■ **EXERCISE REQUIREMENTS**
Copy out the entries below exactly as they stand, but only from the line containing "Side by side, post-route" through the line containing "On cedar: total".

■ **RECORDS FOR THIS EXERCISE**
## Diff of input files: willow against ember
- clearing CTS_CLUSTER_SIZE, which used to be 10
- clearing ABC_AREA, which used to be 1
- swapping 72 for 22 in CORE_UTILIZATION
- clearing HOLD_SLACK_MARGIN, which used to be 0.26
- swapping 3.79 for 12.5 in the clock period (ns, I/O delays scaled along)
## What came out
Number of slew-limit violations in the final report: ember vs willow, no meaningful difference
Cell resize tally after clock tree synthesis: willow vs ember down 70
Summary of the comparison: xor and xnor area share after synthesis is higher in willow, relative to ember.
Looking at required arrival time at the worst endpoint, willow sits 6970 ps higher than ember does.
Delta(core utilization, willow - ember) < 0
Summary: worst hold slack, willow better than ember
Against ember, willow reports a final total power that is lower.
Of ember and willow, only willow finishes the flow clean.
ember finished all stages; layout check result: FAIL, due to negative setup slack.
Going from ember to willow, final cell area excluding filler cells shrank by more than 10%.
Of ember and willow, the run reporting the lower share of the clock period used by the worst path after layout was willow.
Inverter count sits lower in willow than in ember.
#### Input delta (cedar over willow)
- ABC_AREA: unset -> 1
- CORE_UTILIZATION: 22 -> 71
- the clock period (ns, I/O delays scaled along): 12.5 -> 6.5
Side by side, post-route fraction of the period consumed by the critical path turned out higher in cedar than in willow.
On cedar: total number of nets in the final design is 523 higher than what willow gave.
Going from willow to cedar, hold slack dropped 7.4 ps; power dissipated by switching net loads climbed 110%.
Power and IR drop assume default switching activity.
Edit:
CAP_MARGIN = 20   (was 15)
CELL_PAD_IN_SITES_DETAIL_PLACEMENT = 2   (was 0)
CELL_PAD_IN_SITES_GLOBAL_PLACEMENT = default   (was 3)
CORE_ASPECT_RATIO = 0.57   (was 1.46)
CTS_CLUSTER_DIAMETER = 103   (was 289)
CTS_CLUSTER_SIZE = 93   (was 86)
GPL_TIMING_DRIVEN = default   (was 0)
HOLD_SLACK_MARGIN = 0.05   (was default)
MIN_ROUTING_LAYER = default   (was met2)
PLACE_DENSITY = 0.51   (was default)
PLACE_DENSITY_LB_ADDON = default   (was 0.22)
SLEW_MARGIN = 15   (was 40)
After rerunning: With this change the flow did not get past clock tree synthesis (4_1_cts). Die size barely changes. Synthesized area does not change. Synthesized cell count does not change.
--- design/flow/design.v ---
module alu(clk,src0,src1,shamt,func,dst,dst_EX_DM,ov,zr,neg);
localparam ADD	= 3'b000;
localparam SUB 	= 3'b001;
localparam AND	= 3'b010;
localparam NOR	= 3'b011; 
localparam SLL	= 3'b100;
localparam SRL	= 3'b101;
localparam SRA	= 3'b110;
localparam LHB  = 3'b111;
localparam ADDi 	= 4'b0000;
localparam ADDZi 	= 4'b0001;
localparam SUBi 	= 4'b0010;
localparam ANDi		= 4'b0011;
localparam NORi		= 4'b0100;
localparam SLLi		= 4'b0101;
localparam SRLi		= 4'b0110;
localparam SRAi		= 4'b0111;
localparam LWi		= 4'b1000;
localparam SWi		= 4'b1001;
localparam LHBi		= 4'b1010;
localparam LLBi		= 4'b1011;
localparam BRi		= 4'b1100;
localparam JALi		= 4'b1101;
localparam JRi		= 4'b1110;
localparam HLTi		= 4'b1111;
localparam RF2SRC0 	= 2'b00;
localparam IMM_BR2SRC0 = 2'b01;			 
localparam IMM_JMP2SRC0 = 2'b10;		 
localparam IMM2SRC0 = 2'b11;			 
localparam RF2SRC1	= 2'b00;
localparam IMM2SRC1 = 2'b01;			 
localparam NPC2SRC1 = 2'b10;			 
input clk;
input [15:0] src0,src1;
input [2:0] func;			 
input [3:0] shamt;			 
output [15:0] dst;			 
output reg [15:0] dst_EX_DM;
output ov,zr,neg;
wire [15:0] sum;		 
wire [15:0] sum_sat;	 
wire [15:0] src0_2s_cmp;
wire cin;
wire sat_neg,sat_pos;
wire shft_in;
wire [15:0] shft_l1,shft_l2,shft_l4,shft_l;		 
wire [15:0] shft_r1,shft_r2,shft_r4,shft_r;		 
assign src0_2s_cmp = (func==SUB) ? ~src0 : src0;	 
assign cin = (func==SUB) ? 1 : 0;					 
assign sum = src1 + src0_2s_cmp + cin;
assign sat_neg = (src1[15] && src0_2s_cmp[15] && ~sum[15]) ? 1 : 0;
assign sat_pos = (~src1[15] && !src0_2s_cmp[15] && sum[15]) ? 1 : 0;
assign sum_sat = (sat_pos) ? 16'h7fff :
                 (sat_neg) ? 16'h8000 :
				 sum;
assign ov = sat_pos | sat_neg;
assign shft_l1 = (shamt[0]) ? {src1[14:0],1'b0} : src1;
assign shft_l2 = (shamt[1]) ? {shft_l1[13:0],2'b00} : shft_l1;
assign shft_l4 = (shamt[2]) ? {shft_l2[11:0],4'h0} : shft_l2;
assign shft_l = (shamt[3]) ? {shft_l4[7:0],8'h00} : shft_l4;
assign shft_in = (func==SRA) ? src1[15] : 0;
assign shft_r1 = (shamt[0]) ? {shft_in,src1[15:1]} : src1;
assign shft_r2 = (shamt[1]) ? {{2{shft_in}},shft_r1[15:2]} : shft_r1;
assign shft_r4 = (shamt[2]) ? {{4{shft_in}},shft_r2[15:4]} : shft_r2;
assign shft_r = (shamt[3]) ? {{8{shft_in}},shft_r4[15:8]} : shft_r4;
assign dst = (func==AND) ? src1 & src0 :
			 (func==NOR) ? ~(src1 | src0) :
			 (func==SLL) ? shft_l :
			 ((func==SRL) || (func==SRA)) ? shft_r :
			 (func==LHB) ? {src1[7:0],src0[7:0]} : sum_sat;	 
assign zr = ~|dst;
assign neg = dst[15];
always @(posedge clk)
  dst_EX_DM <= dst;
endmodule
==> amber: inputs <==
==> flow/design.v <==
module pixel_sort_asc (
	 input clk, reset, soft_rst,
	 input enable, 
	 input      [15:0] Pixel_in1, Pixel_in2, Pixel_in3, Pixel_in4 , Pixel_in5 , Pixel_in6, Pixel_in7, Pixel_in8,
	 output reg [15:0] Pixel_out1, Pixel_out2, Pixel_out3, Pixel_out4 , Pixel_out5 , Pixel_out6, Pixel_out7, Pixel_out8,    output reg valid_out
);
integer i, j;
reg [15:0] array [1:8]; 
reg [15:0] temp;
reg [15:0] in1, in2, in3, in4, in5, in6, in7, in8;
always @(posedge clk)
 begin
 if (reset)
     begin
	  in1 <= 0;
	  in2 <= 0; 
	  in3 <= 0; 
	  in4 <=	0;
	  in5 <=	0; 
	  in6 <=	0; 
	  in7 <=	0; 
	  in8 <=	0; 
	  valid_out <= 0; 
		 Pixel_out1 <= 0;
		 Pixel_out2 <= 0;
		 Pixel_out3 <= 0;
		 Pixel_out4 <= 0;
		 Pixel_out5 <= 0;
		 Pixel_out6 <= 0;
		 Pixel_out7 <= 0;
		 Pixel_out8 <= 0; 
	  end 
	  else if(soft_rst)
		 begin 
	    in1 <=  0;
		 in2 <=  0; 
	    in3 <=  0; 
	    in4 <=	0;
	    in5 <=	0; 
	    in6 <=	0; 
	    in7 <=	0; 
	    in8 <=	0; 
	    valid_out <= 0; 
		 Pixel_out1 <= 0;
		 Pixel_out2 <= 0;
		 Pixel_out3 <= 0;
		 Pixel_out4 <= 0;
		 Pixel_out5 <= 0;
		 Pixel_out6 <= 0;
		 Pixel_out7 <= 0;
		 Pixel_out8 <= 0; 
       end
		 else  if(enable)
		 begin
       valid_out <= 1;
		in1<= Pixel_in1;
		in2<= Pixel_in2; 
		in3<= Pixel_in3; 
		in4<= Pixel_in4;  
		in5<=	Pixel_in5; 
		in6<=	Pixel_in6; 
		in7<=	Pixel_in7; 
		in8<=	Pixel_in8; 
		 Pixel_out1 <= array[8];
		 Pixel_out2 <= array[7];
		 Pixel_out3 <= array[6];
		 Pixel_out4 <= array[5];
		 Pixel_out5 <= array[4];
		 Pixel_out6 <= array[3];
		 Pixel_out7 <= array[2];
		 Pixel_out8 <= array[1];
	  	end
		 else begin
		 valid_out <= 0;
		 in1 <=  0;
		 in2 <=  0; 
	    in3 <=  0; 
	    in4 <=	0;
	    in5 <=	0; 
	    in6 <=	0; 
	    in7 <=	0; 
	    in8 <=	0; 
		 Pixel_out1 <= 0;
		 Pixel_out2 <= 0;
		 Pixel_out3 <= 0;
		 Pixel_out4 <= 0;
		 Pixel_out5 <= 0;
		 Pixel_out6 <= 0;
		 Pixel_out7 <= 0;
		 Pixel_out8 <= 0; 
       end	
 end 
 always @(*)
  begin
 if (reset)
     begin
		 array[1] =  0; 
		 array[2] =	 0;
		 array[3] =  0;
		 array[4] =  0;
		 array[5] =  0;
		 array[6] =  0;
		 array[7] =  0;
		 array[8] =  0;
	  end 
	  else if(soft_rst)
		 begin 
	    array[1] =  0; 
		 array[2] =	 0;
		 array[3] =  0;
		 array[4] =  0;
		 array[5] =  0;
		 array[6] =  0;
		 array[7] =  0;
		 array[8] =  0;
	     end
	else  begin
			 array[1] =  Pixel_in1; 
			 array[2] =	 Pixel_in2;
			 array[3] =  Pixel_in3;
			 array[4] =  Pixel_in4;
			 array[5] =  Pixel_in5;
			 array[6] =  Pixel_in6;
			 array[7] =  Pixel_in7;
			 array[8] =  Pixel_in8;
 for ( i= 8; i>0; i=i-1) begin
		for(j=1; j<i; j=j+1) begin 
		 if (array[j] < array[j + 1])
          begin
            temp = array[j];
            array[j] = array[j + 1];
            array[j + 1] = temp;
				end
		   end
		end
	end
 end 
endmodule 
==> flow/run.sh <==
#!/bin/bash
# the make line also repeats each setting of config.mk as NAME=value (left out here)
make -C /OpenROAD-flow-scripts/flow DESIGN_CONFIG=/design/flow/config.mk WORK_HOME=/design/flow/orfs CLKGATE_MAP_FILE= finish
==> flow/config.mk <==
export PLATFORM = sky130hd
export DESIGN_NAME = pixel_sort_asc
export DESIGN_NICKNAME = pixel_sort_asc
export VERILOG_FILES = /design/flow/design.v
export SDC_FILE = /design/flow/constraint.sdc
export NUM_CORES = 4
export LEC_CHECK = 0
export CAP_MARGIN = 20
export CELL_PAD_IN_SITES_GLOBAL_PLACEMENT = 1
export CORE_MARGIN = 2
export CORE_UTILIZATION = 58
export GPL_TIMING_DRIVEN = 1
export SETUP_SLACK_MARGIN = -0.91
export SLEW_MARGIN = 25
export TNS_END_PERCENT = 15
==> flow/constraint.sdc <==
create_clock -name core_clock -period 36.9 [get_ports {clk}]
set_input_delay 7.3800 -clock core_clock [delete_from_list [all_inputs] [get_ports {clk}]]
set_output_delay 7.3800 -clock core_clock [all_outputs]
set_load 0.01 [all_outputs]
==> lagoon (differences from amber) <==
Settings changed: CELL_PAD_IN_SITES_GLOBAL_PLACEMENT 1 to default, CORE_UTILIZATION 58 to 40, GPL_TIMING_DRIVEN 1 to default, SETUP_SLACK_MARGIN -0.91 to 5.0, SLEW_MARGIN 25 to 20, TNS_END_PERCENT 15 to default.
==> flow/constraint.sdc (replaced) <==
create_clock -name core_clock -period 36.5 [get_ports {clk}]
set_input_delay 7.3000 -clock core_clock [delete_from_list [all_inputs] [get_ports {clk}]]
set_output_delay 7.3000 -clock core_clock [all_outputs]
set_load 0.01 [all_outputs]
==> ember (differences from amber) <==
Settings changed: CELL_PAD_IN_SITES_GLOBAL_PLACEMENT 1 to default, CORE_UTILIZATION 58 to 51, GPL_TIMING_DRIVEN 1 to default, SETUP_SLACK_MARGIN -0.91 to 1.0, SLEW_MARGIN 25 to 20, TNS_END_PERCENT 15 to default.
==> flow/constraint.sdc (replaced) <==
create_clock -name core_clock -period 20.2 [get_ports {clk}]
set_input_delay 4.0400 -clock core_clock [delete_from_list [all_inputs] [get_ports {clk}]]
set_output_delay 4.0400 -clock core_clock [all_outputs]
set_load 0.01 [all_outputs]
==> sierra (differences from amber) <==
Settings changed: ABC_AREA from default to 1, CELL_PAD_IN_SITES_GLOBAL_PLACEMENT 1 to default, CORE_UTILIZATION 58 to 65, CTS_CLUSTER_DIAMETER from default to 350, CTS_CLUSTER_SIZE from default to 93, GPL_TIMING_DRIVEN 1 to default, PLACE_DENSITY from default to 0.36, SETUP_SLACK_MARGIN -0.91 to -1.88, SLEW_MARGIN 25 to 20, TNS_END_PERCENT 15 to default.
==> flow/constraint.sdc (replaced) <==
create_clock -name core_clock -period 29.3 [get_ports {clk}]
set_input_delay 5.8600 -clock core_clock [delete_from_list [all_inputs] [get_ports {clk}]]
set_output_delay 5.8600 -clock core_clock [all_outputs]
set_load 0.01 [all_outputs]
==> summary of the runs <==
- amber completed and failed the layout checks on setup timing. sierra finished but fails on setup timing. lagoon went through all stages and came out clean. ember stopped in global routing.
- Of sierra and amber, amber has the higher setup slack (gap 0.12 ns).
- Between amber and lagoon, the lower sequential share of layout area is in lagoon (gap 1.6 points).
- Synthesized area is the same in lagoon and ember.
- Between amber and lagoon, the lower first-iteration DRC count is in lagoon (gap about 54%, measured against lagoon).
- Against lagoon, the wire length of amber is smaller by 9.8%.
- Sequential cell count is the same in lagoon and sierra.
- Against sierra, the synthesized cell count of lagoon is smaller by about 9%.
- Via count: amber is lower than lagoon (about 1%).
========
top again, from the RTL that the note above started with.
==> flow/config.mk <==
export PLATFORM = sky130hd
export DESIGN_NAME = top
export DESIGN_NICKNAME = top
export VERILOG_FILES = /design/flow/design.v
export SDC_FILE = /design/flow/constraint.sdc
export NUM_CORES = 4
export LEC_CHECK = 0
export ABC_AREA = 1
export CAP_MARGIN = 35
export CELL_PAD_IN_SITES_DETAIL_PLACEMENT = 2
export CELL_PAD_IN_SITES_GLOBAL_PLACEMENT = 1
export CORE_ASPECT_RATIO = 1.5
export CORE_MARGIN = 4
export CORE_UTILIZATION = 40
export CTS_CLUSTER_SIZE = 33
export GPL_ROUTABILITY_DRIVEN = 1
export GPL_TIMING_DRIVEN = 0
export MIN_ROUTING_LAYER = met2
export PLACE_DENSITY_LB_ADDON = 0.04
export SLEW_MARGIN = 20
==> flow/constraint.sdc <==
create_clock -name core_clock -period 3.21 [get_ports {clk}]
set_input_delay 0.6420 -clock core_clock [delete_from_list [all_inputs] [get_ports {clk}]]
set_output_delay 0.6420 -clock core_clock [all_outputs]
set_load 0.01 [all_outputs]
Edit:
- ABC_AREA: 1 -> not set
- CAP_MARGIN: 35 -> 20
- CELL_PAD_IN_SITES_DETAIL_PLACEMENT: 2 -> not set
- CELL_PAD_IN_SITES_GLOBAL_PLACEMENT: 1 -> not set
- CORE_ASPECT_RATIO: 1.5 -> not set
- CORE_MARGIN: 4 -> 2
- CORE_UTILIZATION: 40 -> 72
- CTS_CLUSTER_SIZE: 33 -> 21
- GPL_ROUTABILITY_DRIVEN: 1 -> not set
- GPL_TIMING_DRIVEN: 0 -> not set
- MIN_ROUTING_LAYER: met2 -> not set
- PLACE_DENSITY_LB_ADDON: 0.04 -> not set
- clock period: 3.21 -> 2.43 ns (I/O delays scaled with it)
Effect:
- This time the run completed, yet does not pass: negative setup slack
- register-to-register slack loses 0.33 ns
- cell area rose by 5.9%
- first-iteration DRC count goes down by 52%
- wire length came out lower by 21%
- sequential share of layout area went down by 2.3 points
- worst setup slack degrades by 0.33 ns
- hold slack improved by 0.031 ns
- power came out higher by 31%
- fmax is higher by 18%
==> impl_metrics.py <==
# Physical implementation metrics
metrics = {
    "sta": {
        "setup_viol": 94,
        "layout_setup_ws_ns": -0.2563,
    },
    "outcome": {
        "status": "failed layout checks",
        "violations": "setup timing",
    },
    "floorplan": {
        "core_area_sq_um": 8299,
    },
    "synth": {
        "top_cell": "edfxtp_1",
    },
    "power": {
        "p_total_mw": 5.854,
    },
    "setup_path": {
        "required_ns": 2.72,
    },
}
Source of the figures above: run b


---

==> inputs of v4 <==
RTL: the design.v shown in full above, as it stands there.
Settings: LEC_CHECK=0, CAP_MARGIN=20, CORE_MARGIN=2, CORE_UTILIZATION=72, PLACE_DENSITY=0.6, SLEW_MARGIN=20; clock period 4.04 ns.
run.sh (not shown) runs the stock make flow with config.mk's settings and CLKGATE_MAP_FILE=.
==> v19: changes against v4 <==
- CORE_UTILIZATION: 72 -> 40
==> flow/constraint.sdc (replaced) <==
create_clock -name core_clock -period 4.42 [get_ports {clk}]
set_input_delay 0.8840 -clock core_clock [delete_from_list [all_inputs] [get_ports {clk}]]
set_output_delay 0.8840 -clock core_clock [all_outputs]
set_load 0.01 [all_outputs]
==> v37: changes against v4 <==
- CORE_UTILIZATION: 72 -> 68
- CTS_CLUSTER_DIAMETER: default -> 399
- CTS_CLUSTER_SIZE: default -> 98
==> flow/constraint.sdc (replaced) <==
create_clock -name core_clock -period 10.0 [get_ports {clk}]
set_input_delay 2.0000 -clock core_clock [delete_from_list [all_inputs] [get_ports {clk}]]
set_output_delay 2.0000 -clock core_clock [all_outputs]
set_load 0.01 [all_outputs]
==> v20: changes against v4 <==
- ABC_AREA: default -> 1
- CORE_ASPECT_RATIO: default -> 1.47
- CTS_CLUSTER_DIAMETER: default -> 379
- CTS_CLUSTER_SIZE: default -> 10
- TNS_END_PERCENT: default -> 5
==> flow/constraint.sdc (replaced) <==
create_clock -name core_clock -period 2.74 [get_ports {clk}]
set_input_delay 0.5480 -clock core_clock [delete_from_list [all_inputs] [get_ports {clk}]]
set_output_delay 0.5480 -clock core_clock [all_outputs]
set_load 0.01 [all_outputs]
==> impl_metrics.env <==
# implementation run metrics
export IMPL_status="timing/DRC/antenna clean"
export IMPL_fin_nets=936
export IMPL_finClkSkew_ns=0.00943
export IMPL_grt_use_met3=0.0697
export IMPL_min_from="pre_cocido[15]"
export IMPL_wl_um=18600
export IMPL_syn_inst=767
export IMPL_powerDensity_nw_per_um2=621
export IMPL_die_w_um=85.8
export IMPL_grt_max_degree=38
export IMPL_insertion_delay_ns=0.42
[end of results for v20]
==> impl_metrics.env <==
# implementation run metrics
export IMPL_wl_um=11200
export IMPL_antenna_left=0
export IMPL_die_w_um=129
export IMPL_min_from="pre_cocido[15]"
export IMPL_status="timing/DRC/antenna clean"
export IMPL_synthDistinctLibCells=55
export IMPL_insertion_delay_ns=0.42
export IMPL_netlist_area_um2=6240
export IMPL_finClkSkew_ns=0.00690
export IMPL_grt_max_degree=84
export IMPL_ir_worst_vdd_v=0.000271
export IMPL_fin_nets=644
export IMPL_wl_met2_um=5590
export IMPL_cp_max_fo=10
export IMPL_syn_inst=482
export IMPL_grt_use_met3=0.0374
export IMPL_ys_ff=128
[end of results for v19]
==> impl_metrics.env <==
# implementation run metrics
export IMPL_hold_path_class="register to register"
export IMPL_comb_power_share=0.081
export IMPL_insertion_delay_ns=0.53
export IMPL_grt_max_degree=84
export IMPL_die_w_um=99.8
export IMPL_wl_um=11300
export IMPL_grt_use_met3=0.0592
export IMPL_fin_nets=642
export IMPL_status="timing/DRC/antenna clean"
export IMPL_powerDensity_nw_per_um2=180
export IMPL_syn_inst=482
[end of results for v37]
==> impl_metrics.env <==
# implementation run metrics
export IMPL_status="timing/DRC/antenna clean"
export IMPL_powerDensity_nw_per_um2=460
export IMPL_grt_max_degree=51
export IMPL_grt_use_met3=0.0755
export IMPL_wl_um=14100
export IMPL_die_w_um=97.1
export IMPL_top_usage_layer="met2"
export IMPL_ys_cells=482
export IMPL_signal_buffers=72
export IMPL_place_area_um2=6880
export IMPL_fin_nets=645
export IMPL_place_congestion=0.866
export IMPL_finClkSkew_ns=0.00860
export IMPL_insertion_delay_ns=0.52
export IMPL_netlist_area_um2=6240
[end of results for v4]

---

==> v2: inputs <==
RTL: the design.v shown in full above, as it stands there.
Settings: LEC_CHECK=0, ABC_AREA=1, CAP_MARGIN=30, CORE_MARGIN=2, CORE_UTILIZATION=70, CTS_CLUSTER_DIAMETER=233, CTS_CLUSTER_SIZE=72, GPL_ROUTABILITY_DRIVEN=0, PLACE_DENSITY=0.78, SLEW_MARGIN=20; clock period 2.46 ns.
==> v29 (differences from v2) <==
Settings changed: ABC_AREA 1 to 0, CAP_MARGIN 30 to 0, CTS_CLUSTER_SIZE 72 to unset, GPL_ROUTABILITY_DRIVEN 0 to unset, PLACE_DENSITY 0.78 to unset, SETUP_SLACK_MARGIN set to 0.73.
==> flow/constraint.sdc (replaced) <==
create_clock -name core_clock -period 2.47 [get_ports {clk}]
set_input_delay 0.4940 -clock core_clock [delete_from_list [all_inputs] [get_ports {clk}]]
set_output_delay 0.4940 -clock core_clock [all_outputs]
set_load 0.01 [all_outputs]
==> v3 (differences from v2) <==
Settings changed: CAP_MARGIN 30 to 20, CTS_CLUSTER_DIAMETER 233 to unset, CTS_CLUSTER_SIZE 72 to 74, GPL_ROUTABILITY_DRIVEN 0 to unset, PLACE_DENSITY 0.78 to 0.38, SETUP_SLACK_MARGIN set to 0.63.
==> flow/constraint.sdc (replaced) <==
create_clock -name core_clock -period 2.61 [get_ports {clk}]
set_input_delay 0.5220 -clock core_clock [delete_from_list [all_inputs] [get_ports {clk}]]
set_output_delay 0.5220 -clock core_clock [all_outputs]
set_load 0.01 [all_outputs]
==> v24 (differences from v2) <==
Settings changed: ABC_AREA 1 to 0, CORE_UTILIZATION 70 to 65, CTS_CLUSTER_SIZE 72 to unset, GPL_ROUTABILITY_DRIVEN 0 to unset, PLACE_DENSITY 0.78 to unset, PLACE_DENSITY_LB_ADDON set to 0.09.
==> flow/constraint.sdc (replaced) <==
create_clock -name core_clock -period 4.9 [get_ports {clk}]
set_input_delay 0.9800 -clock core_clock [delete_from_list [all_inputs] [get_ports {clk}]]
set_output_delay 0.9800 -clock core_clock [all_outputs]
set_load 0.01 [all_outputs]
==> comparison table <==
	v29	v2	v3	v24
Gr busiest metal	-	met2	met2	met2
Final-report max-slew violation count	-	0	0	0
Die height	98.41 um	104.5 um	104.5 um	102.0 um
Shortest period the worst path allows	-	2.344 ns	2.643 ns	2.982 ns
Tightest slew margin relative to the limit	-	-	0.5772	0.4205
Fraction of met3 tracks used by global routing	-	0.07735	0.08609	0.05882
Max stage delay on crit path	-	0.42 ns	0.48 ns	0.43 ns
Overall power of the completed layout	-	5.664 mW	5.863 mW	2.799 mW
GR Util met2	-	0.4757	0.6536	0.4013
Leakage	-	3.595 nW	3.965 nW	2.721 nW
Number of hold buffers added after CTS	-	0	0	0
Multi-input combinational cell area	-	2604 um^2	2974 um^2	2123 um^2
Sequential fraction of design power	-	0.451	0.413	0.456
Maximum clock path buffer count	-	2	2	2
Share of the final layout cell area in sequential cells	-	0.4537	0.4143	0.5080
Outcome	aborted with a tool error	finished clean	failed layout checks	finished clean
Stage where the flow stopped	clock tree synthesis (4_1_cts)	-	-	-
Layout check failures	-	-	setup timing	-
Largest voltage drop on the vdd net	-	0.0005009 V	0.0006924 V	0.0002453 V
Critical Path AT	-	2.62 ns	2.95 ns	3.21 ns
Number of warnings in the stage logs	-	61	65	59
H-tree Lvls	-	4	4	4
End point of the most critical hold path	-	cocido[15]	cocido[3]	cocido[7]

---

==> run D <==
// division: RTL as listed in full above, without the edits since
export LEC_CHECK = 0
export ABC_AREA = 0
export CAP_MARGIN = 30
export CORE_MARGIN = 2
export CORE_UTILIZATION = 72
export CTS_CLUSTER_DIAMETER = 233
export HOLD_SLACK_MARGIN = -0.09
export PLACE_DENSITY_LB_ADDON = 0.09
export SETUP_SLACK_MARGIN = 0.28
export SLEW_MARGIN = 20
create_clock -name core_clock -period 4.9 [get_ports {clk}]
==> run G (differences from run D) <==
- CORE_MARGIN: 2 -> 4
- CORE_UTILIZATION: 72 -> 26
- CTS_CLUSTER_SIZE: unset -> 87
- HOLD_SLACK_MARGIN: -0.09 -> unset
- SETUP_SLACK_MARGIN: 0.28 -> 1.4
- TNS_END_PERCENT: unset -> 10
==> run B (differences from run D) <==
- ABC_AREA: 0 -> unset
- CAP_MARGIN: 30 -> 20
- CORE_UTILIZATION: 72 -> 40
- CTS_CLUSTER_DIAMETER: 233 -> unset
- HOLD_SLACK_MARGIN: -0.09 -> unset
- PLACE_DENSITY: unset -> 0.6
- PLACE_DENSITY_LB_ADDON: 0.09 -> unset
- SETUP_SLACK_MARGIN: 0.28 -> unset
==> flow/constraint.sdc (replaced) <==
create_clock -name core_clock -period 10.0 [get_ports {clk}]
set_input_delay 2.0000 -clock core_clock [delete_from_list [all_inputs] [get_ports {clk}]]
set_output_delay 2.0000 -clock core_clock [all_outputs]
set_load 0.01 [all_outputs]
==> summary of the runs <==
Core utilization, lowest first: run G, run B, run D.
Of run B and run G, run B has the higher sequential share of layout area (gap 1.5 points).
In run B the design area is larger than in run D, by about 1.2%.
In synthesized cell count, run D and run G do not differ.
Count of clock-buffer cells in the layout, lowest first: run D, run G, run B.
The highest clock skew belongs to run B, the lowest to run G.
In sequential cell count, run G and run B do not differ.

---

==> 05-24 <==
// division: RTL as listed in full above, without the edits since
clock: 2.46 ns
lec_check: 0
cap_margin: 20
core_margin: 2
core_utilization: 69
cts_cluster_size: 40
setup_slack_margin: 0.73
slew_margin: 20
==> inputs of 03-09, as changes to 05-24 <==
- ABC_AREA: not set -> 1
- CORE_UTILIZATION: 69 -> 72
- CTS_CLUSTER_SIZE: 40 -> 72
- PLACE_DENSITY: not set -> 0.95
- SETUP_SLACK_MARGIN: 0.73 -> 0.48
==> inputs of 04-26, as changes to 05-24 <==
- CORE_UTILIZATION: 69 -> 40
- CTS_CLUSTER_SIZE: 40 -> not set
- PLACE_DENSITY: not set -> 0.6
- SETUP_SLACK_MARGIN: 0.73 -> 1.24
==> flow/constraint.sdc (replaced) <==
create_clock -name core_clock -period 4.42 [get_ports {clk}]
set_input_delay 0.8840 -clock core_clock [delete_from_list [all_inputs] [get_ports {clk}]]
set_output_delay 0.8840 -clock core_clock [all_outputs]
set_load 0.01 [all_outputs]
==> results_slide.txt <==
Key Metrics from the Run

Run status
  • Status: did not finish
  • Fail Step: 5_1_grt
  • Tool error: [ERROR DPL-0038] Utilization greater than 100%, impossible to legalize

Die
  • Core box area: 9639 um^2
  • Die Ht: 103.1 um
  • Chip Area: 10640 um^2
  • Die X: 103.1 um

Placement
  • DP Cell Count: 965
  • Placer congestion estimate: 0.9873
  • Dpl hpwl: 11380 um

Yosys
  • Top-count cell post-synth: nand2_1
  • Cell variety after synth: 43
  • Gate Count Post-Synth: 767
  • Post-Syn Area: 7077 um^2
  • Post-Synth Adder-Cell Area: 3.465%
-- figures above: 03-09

■ **ANSWER SECTION**
Side by side, post-route fraction of the period consumed by the critical path turned out higher in cedar than in willow.
On cedar: total number of nets in the final design is 523 higher than what willow gave.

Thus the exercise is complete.